_Exercise directions_.
Transcribe only part of the material below: the lines from the one containing "10 | u_datapath/tag_mem[9][2]$_DFFE_PP_ |" through the one containing "737 | 0.955 |", inclusive, exactly as written.

_Input data_.
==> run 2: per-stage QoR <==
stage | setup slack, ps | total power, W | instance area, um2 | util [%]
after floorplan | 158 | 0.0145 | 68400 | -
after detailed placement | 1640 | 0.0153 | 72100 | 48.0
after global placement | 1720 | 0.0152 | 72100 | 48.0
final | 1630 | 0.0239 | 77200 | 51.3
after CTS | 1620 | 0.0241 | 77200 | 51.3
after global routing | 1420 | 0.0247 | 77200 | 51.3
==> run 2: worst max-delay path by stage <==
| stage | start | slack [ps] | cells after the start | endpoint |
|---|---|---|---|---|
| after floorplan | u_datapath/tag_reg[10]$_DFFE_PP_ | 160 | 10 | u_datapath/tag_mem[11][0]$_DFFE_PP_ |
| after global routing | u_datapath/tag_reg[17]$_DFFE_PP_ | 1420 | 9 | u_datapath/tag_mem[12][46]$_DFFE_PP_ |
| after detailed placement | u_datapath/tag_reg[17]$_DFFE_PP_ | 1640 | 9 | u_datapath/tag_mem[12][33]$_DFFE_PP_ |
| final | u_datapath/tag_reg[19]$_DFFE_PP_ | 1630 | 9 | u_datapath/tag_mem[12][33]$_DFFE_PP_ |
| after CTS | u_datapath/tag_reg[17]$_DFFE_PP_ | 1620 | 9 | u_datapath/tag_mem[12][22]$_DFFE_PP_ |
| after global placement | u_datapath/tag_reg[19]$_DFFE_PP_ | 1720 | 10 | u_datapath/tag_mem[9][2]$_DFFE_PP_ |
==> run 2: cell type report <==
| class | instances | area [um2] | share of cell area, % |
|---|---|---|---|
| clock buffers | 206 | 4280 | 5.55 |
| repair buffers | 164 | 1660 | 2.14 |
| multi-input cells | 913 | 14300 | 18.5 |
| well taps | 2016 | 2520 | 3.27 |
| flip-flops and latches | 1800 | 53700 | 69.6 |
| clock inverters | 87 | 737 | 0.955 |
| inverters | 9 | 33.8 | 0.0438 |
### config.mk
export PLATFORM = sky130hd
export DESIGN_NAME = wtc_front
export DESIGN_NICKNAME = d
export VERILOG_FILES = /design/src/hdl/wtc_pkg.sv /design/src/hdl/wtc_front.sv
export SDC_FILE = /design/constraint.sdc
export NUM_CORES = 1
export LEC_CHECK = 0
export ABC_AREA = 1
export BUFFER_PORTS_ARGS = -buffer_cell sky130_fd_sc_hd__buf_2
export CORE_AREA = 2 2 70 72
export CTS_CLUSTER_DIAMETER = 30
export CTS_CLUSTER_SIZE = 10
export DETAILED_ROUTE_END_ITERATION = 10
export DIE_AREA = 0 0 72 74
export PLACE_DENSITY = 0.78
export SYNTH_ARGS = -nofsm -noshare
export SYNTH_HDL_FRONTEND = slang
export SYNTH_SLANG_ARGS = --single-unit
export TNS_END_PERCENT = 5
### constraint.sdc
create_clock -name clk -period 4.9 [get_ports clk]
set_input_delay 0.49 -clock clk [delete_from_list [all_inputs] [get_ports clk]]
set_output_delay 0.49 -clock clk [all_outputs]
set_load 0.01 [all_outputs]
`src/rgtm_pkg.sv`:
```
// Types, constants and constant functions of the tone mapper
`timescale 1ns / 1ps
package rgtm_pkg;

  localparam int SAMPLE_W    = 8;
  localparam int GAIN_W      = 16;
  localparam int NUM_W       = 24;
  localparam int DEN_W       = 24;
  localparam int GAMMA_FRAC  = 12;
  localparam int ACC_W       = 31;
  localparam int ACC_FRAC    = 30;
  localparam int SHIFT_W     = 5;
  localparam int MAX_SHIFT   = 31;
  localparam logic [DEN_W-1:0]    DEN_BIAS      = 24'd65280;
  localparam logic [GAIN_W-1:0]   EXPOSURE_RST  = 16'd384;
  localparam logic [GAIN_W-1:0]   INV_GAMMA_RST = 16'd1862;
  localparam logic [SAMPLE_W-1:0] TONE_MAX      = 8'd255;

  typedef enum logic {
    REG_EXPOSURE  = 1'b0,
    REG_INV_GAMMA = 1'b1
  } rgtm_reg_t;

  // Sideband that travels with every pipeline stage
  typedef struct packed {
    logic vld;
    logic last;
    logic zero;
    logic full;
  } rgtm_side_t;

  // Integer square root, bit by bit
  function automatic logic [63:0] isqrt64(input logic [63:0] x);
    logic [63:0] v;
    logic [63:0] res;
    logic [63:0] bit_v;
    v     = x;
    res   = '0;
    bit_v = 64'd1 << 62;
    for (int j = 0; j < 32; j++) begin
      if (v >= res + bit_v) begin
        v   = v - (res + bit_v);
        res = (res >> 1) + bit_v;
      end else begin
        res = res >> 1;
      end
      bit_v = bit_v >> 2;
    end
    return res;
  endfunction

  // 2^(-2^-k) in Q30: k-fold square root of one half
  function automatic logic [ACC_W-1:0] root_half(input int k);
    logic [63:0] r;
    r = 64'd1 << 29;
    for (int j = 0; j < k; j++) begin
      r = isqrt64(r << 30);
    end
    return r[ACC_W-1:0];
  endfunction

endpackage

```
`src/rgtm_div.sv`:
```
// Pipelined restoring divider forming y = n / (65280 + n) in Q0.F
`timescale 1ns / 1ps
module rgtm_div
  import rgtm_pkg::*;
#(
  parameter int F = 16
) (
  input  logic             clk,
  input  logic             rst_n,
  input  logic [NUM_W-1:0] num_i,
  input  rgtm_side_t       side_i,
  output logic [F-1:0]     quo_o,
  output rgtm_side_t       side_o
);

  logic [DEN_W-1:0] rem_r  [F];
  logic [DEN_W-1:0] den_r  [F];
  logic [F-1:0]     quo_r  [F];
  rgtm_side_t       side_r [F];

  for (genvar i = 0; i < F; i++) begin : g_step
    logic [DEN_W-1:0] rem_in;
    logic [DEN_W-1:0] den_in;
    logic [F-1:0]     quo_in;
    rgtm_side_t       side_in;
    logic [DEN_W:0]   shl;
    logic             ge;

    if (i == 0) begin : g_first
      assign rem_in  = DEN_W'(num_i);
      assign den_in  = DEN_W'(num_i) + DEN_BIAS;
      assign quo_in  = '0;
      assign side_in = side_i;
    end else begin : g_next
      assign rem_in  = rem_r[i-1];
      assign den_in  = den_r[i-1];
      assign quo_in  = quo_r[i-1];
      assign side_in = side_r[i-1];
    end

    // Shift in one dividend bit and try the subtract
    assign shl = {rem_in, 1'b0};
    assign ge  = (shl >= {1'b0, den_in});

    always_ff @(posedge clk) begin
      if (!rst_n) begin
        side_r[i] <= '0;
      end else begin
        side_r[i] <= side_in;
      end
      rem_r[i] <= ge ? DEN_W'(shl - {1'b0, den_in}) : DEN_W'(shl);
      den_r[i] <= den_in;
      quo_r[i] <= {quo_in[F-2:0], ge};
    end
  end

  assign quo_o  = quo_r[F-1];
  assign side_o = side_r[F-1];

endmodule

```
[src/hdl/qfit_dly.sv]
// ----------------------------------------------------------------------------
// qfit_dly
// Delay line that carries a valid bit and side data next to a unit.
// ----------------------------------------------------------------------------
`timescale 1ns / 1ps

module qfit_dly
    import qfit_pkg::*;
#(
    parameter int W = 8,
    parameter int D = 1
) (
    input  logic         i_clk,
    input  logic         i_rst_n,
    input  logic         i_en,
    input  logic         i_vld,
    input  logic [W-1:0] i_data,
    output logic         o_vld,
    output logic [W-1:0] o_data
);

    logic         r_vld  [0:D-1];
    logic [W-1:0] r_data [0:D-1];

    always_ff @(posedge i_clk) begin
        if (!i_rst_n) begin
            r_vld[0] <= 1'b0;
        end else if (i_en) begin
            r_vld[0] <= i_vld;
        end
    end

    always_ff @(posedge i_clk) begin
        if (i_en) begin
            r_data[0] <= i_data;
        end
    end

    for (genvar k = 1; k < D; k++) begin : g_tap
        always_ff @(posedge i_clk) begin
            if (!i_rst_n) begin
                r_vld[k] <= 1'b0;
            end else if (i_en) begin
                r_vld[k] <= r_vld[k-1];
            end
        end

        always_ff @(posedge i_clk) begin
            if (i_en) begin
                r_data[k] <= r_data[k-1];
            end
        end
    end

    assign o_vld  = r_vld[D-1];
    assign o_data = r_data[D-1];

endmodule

_Solution for this exercise_.
| after global placement | u_datapath/tag_reg[19]$_DFFE_PP_ | 1720 | 10 | u_datapath/tag_mem[9][2]$_DFFE_PP_ |
==> run 2: cell type report <==
| class | instances | area [um2] | share of cell area, % |
|---|---|---|---|
| clock buffers | 206 | 4280 | 5.55 |
| repair buffers | 164 | 1660 | 2.14 |
| multi-input cells | 913 | 14300 | 18.5 |
| well taps | 2016 | 2520 | 3.27 |
| flip-flops and latches | 1800 | 53700 | 69.6 |
| clock inverters | 87 | 737 | 0.955 |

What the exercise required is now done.